SUPPLIED RECORDS
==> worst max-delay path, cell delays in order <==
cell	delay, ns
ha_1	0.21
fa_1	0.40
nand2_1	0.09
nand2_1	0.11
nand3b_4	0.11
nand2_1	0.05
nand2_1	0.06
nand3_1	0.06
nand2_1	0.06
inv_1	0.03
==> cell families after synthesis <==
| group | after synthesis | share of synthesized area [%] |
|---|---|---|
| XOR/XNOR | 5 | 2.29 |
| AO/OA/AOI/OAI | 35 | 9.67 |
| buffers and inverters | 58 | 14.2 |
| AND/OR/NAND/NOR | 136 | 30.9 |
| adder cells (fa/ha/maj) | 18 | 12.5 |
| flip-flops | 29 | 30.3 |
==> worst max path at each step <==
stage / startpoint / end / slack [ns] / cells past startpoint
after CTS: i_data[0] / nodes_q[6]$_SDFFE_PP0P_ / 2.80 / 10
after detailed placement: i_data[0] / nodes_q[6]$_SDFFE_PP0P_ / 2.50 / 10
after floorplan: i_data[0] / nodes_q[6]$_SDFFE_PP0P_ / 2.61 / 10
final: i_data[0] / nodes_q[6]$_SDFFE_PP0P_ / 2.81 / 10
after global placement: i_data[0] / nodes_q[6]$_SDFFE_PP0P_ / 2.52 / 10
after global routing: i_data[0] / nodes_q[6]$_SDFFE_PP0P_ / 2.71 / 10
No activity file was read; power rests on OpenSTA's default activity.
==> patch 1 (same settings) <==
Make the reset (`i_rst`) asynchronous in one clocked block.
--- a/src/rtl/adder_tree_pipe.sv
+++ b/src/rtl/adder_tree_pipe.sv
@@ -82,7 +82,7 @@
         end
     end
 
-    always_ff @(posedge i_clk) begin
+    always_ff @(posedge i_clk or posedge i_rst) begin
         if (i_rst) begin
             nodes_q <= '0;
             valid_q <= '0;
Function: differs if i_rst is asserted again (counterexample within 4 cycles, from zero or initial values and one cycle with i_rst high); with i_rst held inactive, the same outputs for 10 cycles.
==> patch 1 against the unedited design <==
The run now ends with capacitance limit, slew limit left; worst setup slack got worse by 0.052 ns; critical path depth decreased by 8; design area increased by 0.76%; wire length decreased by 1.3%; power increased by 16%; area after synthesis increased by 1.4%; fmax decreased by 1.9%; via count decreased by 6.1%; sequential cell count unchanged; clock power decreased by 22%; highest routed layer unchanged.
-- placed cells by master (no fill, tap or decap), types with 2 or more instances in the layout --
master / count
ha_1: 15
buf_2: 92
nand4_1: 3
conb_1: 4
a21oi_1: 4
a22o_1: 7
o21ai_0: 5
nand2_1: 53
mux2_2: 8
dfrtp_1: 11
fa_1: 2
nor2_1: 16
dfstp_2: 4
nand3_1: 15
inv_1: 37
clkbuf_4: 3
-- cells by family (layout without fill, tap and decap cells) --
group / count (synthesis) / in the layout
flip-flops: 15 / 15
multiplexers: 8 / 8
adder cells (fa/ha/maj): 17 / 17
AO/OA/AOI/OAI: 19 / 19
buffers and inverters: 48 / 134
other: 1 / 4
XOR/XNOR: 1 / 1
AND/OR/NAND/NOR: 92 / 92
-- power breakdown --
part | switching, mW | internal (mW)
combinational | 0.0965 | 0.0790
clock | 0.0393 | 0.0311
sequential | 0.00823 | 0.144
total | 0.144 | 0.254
## src/rtl/bus_arbiter_pkg.sv

```systemverilog
// Shared constants and types for the system-bus arbiter: owner index type,
// arbiter state encoding, master indices and the bus-level polarity constants.
package bus_arbiter_pkg;

  localparam int WORD_W  = 32;
  localparam int MST_CNT = 4;

  // Owner index, one of the four masters.
  typedef logic [1:0] bus_owner_t;

  // IDLE: no grant outstanding. OWNED: exactly one grant held low.
  typedef enum logic {
    ARB_STATE_IDLE  = 1'b0,
    ARB_STATE_OWNED = 1'b1
  } arb_state_t;

  localparam bus_owner_t BUS_MASTER_0 = 2'd0;  // instruction fetch
  localparam bus_owner_t BUS_MASTER_1 = 2'd1;  // data port
  localparam bus_owner_t BUS_MASTER_2 = 2'd2;  // DMA
  localparam bus_owner_t BUS_MASTER_3 = 2'd3;  // debug

  // Bus-level encodings: rw high means read, strobes/grants are active-low.
  localparam logic READ     = 1'b1;
  localparam logic WRITE    = 1'b0;
  localparam logic ENABLE_  = 1'b0;
  localparam logic DISABLE_ = 1'b1;

  // One-hot (active-high) mask selecting a single master.
  function automatic logic [MST_CNT-1:0] owner_onehot(input bus_owner_t o);
    return 4'b0001 << o;
  endfunction

endpackage

```

## src/rtl/bus_arb_rr_pick.sv

```systemverilog
// Combinational 4-way round-robin picker. Scans start, start+1, ... modulo 4
// over the active-high request vector with excluded masters masked off, and
// reports the first hit.
module bus_arb_rr_pick
  import bus_arbiter_pkg::*;
(
  input  logic [MST_CNT-1:0] req,
  input  bus_owner_t         start,
  input  logic [MST_CNT-1:0] excl,
  output logic               found,
  output bus_owner_t         winner
);

  logic [MST_CNT-1:0] cand;
  bus_owner_t         idx;

  // Walk the offsets from farthest to nearest so the nearest hit wins.
  always_comb begin
    cand   = req & ~excl;
    found  = 1'b0;
    winner = start;
    idx    = start;
    for (int k = MST_CNT - 1; k >= 0; k--) begin
      idx = start + bus_owner_t'(k);
      if (cand[idx]) begin
        found  = 1'b1;
        winner = idx;
      end
    end
  end

endmodule

```

## src/rtl/bus_arbiter.sv

```systemverilog
// Round-robin owner FSM and master-side multiplexer for the shared system bus.
// Grants are registered and held until the owner raises its request; a release
// hands over directly to the next requester without an idle cycle.
//
// Handshake: a master requests by driving m_req_[i] low and owns the bus for
// every cycle m_grnt_[i] is low; it gives the bus back by driving m_req_[i]
// high, which drops the grant after the next rising edge. Owners drive their
// strobe only while granted; strobes of non-owners never reach the bus.
module bus_arbiter
  import bus_arbiter_pkg::*;
#(
  parameter int WORD_W = bus_arbiter_pkg::WORD_W
) (
  input  logic                      clk,
  input  logic                      reset,
  input  logic [MST_CNT-1:0]        m_req_,
  output logic [MST_CNT-1:0]        m_grnt_,
  input  logic [MST_CNT*WORD_W-1:0] m_addr,
  input  logic [MST_CNT-1:0]        m_as_,
  input  logic [MST_CNT-1:0]        m_rw,
  input  logic [MST_CNT*WORD_W-1:0] m_wr_data,
  output logic [WORD_W-1:0]         s_addr,
  output logic                      s_as_,
  output logic                      s_rw,
  output logic [WORD_W-1:0]         s_wr_data,
  output bus_owner_t                arb_owner,
  output logic                      arb_busy,
  output arb_state_t                dbg_state
);

  arb_state_t state_q, state_d;
  bus_owner_t owner_q, owner_d;
  bus_owner_t nxt_q, nxt_d;

  logic [MST_CNT-1:0] pick_req;
  bus_owner_t         pick_start;
  logic [MST_CNT-1:0] pick_excl;
  logic               pick_found;
  bus_owner_t         pick_winner;
  logic               owner_release;

  // The owner's request going high is the only way a tenure ends.
  assign owner_release = (state_q == ARB_STATE_OWNED) && (m_req_[owner_q] == DISABLE_);

  // Idle scans from the saved pointer; a handover scans past the releasing owner.
  always_comb begin
    pick_req   = ~m_req_;
    pick_start = nxt_q;
    pick_excl  = '0;
    if (state_q == ARB_STATE_OWNED) begin
      pick_start = owner_q + 2'd1;
      pick_excl  = owner_onehot(owner_q);
    end
  end

  bus_arb_rr_pick u_pick (
    .req    (pick_req),
    .start  (pick_start),
    .excl   (pick_excl),
    .found  (pick_found),
    .winner (pick_winner)
  );

  // Owner FSM state, owner index and round-robin pointer.
  always_ff @(posedge clk or negedge reset) begin
    if (!reset) begin
      state_q <= ARB_STATE_IDLE;
      owner_q <= BUS_MASTER_0;
      nxt_q   <= BUS_MASTER_0;
    end else begin
      state_q <= state_d;
      owner_q <= owner_d;
      nxt_q   <= nxt_d;
    end
  end

  // Next-state: grant from idle, hold while requested, hand over or go idle on release.
  always_comb begin
    state_d = state_q;
    owner_d = owner_q;
    nxt_d   = nxt_q;
    case (state_q)
      ARB_STATE_IDLE: begin
        if (pick_found) begin
          state_d = ARB_STATE_OWNED;
          owner_d = pick_winner;
        end
      end
      ARB_STATE_OWNED: begin
        if (owner_release) begin
          nxt_d = owner_q + 2'd1;
          if (pick_found) begin
            owner_d = pick_winner;
          end else begin
            state_d = ARB_STATE_IDLE;
          end
        end
      end
      default: begin
        state_d = ARB_STATE_IDLE;
      end
    endcase
  end

  // Grant and status outputs decode straight from registered state.
  always_comb begin
    arb_busy  = (state_q == ARB_STATE_OWNED);
    arb_owner = owner_q;
    dbg_state = state_q;
    m_grnt_   = {MST_CNT{DISABLE_}};
    if (arb_busy) begin
      m_grnt_ = ~owner_onehot(owner_q);
    end
  end

  // Shared-bus mux: the owner's signals, or a quiet read-idle bus.
  always_comb begin
    s_addr    = '0;
    s_as_     = DISABLE_;
    s_rw      = READ;
    s_wr_data = '0;
    if (state_q == ARB_STATE_OWNED) begin
      s_addr    = m_addr[owner_q*WORD_W +: WORD_W];
      s_as_     = m_as_[owner_q];
      s_rw      = m_rw[owner_q];
      s_wr_data = m_wr_data[owner_q*WORD_W +: WORD_W];
    end
  end

endmodule

```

YOUR TASK
Please reproduce the lines from the line with "XOR/XNOR | 5 | 2.29 |" to the line with "patch 1 (same", both ends included, exactly as they appear above.

RESULT OF THIS TASK
| XOR/XNOR | 5 | 2.29 |
| AO/OA/AOI/OAI | 35 | 9.67 |
| buffers and inverters | 58 | 14.2 |
| AND/OR/NAND/NOR | 136 | 30.9 |
| adder cells (fa/ha/maj) | 18 | 12.5 |
| flip-flops | 29 | 30.3 |
==> worst max path at each step <==
stage / startpoint / end / slack [ns] / cells past startpoint
after CTS: i_data[0] / nodes_q[6]$_SDFFE_PP0P_ / 2.80 / 10
after detailed placement: i_data[0] / nodes_q[6]$_SDFFE_PP0P_ / 2.50 / 10
after floorplan: i_data[0] / nodes_q[6]$_SDFFE_PP0P_ / 2.61 / 10
final: i_data[0] / nodes_q[6]$_SDFFE_PP0P_ / 2.81 / 10
after global placement: i_data[0] / nodes_q[6]$_SDFFE_PP0P_ / 2.52 / 10
after global routing: i_data[0] / nodes_q[6]$_SDFFE_PP0P_ / 2.71 / 10
No activity file was read; power rests on OpenSTA's default activity.
==> patch 1 (same settings) <==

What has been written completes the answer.